Marketing agencies are paid to come up with great ideas that sell other people’s products. But what if an agency had a great idea for a product that doesn’t exist yet?
When that inspiration strikes, a growing number of agencies are deciding that they can launch it themselves. They get the benefits and profits (if any) of ownership, and can use their creations to promote their agency as well as the businesses of their existing clients.
That’s what Minneapolis agency Pocket Hercules did with Lakemaid Beer, a limited-edition brew that’s sold only from the fishing opener through Labor Day.
“You’re always coming up with ideas, and sometimes you come up with an idea that doesn’t fit your current project but would be good for something else,” said Jack Supple, chief creative officer of Pocket Hercules and one of the agency’s founders. “So you set it aside. But in this case, we believed in it enough to give it life.”
The idea was for a summer beer that would appeal to the fishing-and-cabin crowd, built around the myth of mermaid-like creatures inhabiting the lakes of Minnesota. It was a great fit for Pocket Hercules, because the agency’s clients include Schell’s Brewery, Rapala Fishing Lures and the International Game Fish Association (IGFA).
Lakemaid was launched in 2008 and now sells about 50,000 cases during its summer run each year. That’s not going to throw a scare into the brewing giants, but Supple said Lakemaid is breaking even and may be poised to start turning a profit soon. Schell’s developed the formula and brews the beer, and a portion of the sales goes to support the IGFA.
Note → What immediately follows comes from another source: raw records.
--- config.mk ---
export PLATFORM = sky130hd
export DESIGN_NAME = flash_be_ctrl
export DESIGN_NICKNAME = d
export VERILOG_FILES = /design/src/rtl/flash_be_ctrl.sv
export SDC_FILE = /design/constraint.sdc
export NUM_CORES = 1
export LEC_CHECK = 0
export ABC_AREA = 1
export CAP_MARGIN = 20
export CORE_MARGIN = 5
export CORE_UTILIZATION = 50
export CTS_CLUSTER_DIAMETER = 120
export DETAILED_ROUTE_END_ITERATION = 16
export PLACE_DENSITY = 0.74
export SLEW_MARGIN = 10
export SYNTH_ARGS = -nofsm -noshare
export SYNTH_HDL_FRONTEND = slang
export SYNTH_SLANG_ARGS = --single-unit
--- constraint.sdc ---
create_clock -name sys_clk -period 2.4 [get_ports sys_clk]
set_input_delay 0.24 -clock sys_clk [delete_from_list [all_inputs] [get_ports sys_clk]]
set_output_delay 0.24 -clock sys_clk [all_outputs]
set_load 0.01 [all_outputs]
## config.mk

```make
export PLATFORM = sky130hd
export DESIGN_NAME = imem_boot_loader
export DESIGN_NICKNAME = d
export VERILOG_FILES = /design/src/rtl/imem_pkg.sv /design/src/rtl/imem_array.sv /design/src/rtl/imem_boot_loader.sv
export SDC_FILE = /design/constraint.sdc
export NUM_CORES = 2
export LEC_CHECK = 0
export CORE_ASPECT_RATIO = 1.25
export CORE_MARGIN = 2
export CORE_UTILIZATION = 45
export CTS_BUF_LIST = sky130_fd_sc_hd__clkbuf_4 sky130_fd_sc_hd__clkbuf_8
export CTS_CLUSTER_SIZE = 14
export DETAILED_ROUTE_END_ITERATION = 10
export GPL_TIMING_DRIVEN = 0
export SETUP_SLACK_MARGIN = 0.2
export SYNTH_ARGS = -nofsm -noshare
export SYNTH_HDL_FRONTEND = slang
export SYNTH_SLANG_ARGS = --single-unit
```

## constraint.sdc

```tcl
create_clock -name clk -period 3.9 [get_ports clk]
set_input_delay 0.78 -clock clk [delete_from_list [all_inputs] [get_ports clk]]
set_output_delay 0.78 -clock clk [all_outputs]
set_load 0.1 [all_outputs]
```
It’s a fun brand that’s become known for a playful approach to marketing. Each Lakemaid bottle cap has something on the bottom — a fish, a weather condition, a piece of fishing lore. Lakemaid drinkers are encouraged to play the “bottle cap game” — but are given no rules or instructions for the game.
“People say, ‘Hey, what do we do?’ and we don’t tell them,” Supple said with a laugh. “They figure it out themselves. That’s part of the engagement. It’s become a bar phenomenon, a sitting-around-the-cabin phenomenon.”
Minnesotans of a certain age can remember when Coors beer was available only in the Rocky Mountain states. It was a big deal when someone came back from a Colorado ski trip with a case of Coors. Now Coors is one of the two giant brewing companies that control 80 percent of the U.S. market, and beers like Lakemaid have the cult following.
“People will go a long way for this beer,” Supple said. “We had guys drive up from Omaha — the Omaha Toads Bass Club drove up to fill their pickups with Lakemaid.”
The beer is good, too, and that’s important. Schell’s President Ted Marti developed the formula himself. If the beer was disappointing, Supple said, “then all the mystique and the shtick wouldn’t be as fun. It’s not like you’ve been ‘had’ by a joke — you’re in with a good beer.”
Pocket Hercules also has launched a coffee brand, Tiny Footprint, aimed at an environmentally aware audience. Tiny Footprint claims to actually be carbon-negative; the company sponsors the planting of trees in an Ecuadoran rainforest that suck up more carbon emissions than the coffee production creates.
I asked Supple if operating his own brands risks dropping the ball on work for “real” clients.
“No, it’s kind of like the shoemaker’s kids,” he said. “Your clients always get served first, so your own brands get served last. But it helps you understand what your clients go through with lots of ideas and limited budgets.
“We’ve learned a lot about the inner relationships of budgets and the power of ideas and marketing and social engagement. We believe that as we go forward and grow these brands, one day they’ll become little annuities for us.”